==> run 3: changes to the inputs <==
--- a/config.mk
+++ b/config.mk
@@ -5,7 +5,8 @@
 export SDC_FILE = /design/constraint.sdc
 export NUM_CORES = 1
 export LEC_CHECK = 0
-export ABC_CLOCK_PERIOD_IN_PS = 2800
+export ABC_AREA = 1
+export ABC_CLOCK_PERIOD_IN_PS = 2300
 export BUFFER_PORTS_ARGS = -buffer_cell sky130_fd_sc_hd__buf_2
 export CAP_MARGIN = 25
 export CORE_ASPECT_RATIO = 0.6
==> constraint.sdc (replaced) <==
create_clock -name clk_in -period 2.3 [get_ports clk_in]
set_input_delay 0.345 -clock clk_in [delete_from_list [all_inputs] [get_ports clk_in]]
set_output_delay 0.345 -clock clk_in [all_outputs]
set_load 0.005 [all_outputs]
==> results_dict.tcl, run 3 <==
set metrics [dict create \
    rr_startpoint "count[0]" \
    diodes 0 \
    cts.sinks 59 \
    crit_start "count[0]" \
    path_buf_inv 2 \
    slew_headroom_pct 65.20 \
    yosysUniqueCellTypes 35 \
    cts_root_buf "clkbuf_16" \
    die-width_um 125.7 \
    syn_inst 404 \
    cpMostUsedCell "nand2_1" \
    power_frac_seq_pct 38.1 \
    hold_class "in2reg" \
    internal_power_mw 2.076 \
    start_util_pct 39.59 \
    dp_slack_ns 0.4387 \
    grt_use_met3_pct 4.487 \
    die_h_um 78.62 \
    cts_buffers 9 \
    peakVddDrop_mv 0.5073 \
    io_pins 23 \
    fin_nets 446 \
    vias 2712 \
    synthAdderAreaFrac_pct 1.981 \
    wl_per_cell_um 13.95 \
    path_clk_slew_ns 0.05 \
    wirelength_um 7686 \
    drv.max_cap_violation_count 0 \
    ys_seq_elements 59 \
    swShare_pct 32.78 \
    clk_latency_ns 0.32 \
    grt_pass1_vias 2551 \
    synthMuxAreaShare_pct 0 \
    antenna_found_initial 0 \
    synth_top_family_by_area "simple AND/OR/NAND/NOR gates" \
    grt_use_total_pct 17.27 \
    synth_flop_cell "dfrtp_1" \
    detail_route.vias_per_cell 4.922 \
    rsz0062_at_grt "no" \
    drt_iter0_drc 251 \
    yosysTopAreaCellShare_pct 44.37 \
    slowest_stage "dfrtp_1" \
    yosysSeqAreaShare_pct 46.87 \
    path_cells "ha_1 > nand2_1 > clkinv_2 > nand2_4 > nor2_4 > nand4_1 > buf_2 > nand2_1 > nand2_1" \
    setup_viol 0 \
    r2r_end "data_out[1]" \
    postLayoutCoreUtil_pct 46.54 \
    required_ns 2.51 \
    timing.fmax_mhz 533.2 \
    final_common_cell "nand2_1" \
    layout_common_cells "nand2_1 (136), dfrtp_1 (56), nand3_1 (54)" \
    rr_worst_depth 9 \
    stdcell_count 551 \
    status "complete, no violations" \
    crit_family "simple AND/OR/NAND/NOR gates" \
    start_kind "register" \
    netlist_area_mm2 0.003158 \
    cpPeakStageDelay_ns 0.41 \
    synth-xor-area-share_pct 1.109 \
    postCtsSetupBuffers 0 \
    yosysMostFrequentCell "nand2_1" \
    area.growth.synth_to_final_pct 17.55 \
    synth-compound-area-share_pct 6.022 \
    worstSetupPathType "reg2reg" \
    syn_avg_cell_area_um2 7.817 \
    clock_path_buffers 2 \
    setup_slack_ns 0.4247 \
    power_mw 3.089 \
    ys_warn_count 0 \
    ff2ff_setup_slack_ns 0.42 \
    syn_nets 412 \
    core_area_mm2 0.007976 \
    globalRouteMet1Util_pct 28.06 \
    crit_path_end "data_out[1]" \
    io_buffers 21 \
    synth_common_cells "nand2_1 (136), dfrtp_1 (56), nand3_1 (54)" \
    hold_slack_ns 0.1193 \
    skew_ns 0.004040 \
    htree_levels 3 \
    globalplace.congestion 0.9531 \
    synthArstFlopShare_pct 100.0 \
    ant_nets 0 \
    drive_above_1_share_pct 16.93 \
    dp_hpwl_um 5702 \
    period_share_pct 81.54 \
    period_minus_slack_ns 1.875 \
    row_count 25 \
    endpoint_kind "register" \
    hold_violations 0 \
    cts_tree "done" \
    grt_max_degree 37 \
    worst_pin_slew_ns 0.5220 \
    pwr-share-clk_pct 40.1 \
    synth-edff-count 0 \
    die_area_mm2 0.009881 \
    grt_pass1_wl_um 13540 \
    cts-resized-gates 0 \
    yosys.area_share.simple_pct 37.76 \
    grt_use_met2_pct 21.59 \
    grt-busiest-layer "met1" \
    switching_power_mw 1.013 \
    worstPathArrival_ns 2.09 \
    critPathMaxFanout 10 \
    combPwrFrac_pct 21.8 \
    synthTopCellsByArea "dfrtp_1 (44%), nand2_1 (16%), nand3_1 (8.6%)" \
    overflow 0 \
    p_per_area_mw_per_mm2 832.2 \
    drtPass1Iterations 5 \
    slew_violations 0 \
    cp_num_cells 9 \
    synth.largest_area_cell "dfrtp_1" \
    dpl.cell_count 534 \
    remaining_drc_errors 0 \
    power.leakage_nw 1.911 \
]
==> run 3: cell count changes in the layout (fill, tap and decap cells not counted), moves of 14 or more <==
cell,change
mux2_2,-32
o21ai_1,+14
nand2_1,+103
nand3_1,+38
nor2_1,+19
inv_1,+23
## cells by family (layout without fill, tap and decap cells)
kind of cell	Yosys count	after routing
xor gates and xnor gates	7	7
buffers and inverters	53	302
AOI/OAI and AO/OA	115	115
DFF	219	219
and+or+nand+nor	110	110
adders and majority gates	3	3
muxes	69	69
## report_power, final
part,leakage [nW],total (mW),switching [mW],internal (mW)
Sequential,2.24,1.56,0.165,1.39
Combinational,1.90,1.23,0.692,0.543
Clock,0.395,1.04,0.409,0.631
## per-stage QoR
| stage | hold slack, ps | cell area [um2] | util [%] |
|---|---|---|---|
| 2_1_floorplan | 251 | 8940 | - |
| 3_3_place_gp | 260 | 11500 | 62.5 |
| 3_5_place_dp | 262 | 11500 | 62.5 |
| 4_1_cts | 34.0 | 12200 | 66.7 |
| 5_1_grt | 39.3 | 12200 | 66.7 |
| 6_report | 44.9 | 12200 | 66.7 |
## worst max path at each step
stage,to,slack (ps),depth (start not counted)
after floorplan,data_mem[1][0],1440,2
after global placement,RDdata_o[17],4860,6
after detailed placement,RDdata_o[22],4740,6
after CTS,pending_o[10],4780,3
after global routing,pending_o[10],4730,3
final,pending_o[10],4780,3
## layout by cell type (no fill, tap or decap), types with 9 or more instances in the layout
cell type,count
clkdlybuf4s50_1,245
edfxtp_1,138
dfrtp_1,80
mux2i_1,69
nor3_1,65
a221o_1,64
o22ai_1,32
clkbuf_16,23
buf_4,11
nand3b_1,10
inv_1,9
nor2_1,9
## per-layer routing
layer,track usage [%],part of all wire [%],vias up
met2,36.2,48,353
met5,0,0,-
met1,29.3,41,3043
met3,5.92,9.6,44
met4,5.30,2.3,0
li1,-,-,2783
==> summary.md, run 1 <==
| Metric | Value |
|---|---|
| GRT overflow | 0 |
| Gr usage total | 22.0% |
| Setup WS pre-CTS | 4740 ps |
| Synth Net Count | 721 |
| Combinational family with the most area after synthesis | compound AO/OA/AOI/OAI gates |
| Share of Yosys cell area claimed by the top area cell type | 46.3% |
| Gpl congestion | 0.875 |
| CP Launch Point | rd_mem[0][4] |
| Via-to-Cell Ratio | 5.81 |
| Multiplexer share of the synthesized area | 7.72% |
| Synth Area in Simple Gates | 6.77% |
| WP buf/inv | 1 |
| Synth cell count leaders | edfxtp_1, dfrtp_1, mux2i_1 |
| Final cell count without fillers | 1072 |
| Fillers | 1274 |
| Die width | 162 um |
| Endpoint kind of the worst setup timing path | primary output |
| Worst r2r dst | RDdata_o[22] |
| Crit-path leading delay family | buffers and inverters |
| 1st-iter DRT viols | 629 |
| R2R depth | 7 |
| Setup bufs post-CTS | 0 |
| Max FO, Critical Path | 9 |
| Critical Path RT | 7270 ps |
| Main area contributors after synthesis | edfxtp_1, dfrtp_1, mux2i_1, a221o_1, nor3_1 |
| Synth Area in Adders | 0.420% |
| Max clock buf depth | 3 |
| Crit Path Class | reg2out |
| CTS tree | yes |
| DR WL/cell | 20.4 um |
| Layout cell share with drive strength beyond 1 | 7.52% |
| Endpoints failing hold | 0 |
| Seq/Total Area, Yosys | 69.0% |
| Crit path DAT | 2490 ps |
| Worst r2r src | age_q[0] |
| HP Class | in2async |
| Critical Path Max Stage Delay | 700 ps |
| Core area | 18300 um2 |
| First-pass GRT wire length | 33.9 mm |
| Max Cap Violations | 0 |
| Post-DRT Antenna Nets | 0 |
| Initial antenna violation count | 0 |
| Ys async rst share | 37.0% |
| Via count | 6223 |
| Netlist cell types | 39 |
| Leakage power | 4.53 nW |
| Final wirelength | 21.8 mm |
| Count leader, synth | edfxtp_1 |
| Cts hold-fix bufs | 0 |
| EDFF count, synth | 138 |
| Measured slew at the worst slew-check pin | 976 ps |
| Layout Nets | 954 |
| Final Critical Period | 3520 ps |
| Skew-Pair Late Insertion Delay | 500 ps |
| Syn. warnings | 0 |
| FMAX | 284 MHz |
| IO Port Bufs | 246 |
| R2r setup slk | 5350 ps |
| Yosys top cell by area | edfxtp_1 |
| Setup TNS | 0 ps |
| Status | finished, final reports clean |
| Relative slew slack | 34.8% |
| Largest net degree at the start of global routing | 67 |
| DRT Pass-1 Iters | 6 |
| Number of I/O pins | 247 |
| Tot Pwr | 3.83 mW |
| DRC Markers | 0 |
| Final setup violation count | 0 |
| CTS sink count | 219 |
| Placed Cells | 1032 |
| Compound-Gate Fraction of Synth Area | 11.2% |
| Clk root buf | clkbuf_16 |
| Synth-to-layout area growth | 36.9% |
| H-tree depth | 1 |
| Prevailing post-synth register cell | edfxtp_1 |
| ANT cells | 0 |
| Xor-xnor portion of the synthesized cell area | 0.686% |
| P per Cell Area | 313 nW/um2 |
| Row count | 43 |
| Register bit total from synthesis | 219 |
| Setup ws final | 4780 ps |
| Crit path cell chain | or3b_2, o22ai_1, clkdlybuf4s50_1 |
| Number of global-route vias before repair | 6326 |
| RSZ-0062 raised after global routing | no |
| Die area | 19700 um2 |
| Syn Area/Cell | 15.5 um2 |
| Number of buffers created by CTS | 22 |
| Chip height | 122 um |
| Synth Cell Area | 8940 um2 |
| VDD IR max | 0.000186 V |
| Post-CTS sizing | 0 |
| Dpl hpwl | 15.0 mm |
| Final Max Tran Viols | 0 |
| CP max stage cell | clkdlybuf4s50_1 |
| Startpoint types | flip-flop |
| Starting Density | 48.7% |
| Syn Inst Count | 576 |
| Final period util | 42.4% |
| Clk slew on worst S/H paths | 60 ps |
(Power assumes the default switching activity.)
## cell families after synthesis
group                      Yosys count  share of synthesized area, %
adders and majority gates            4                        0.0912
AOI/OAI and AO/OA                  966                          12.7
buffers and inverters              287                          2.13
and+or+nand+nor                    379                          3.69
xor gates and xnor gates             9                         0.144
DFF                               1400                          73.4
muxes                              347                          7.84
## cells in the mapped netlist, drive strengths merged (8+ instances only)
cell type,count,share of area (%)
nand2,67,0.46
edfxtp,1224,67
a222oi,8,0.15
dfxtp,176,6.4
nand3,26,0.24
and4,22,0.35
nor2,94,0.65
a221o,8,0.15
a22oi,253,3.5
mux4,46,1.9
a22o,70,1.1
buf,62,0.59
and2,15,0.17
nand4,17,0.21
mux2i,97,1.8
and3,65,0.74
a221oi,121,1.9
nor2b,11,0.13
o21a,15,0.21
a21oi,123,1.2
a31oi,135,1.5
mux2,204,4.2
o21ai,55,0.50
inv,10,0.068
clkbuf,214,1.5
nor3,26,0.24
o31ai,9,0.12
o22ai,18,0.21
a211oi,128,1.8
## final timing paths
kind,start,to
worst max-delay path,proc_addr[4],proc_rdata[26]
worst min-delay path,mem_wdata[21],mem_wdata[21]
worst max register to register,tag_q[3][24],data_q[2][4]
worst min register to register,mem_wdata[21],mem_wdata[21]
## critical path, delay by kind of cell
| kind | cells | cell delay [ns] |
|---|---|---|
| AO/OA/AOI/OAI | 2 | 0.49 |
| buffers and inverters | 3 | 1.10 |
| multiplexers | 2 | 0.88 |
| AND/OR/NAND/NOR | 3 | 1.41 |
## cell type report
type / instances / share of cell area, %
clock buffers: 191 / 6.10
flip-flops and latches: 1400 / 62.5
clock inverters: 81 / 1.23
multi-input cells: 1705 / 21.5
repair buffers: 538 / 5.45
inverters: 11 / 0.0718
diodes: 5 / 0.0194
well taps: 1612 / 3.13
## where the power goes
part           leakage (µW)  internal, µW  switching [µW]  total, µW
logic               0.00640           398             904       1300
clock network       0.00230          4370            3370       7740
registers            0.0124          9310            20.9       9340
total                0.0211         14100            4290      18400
### src/rtl/key_debounce_if.sv
// key_debounce_if: bundles the raw key line with the debounced level and
// change flag. The master side is the board/button (or a bench). The slave
// side is the debouncer.
interface key_debounce_if;
   logic key_raw;
   logic key_level;
   logic key_changed;

   modport master (
      output key_raw,
      input  key_level,
      input  key_changed
   );

   modport slave (
      input  key_raw,
      output key_level,
      output key_changed
   );
endinterface
<file path="config.mk">
export PLATFORM = sky130hd
export DESIGN_NAME = sram_port_sequencer_flat
export DESIGN_NICKNAME = d
export VERILOG_FILES = /design/src/rtl/sram_seq_pkg.sv /design/src/rtl/sram_port_sequencer_if.sv /design/src/rtl/sram_port_sequencer_resp_fifo.sv /design/src/rtl/sram_port_sequencer.sv /design/src/flat_wrapper.sv
export SDC_FILE = /design/constraint.sdc
export NUM_CORES = 1
export LEC_CHECK = 0
export ABC_AREA = 1
export CAP_MARGIN = 5
export CELL_PAD_IN_SITES_DETAIL_PLACEMENT = 0
export CELL_PAD_IN_SITES_GLOBAL_PLACEMENT = 1
export CORE_AREA = 2 2 429 431
export CTS_CLUSTER_DIAMETER = 120
export DETAILED_ROUTE_END_ITERATION = 6
export DIE_AREA = 0 0 431 433
export HOLD_SLACK_MARGIN = 0.02
export PLACE_DENSITY_LB_ADDON = 0.05
export REMOVE_ABC_BUFFERS = 1
export SLEW_MARGIN = 10
export SYNTH_ARGS = -nofsm -noshare
export SYNTH_HDL_FRONTEND = slang
export SYNTH_HIERARCHICAL = 1
export SYNTH_SLANG_ARGS = --single-unit
</file>
<file path="constraint.sdc">
create_clock -name clock -period 40.6 [get_ports clock]
set_clock_uncertainty 0.05 [all_clocks]
set_input_delay 4.06 -clock clock [delete_from_list [all_inputs] [get_ports clock]]
set_output_delay 4.06 -clock clock [all_outputs]
set_load 0.02 [all_outputs]
</file>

——————

- _DIRECTIONS FOR THIS TASK_
Taking the lines above, repeat exactly those from the line that contains "htree_levels 3 \" through the line that contains "remaining_drc_errors 0 \", and both of those lines as well. Include nothing else.

- _SOLUTION TO THE PROBLEM_
    htree_levels 3 \
    globalplace.congestion 0.9531 \
    synthArstFlopShare_pct 100.0 \
    ant_nets 0 \
    drive_above_1_share_pct 16.93 \
    dp_hpwl_um 5702 \
    period_share_pct 81.54 \
    period_minus_slack_ns 1.875 \
    row_count 25 \
    endpoint_kind "register" \
    hold_violations 0 \
    cts_tree "done" \
    grt_max_degree 37 \
    worst_pin_slew_ns 0.5220 \
    pwr-share-clk_pct 40.1 \
    synth-edff-count 0 \
    die_area_mm2 0.009881 \
    grt_pass1_wl_um 13540 \
    cts-resized-gates 0 \
    yosys.area_share.simple_pct 37.76 \
    grt_use_met2_pct 21.59 \
    grt-busiest-layer "met1" \
    switching_power_mw 1.013 \
    worstPathArrival_ns 2.09 \
    critPathMaxFanout 10 \
    combPwrFrac_pct 21.8 \
    synthTopCellsByArea "dfrtp_1 (44%), nand2_1 (16%), nand3_1 (8.6%)" \
    overflow 0 \
    p_per_area_mw_per_mm2 832.2 \
    drtPass1Iterations 5 \
    slew_violations 0 \
    cp_num_cells 9 \
    synth.largest_area_cell "dfrtp_1" \
    dpl.cell_count 534 \
    remaining_drc_errors 0 \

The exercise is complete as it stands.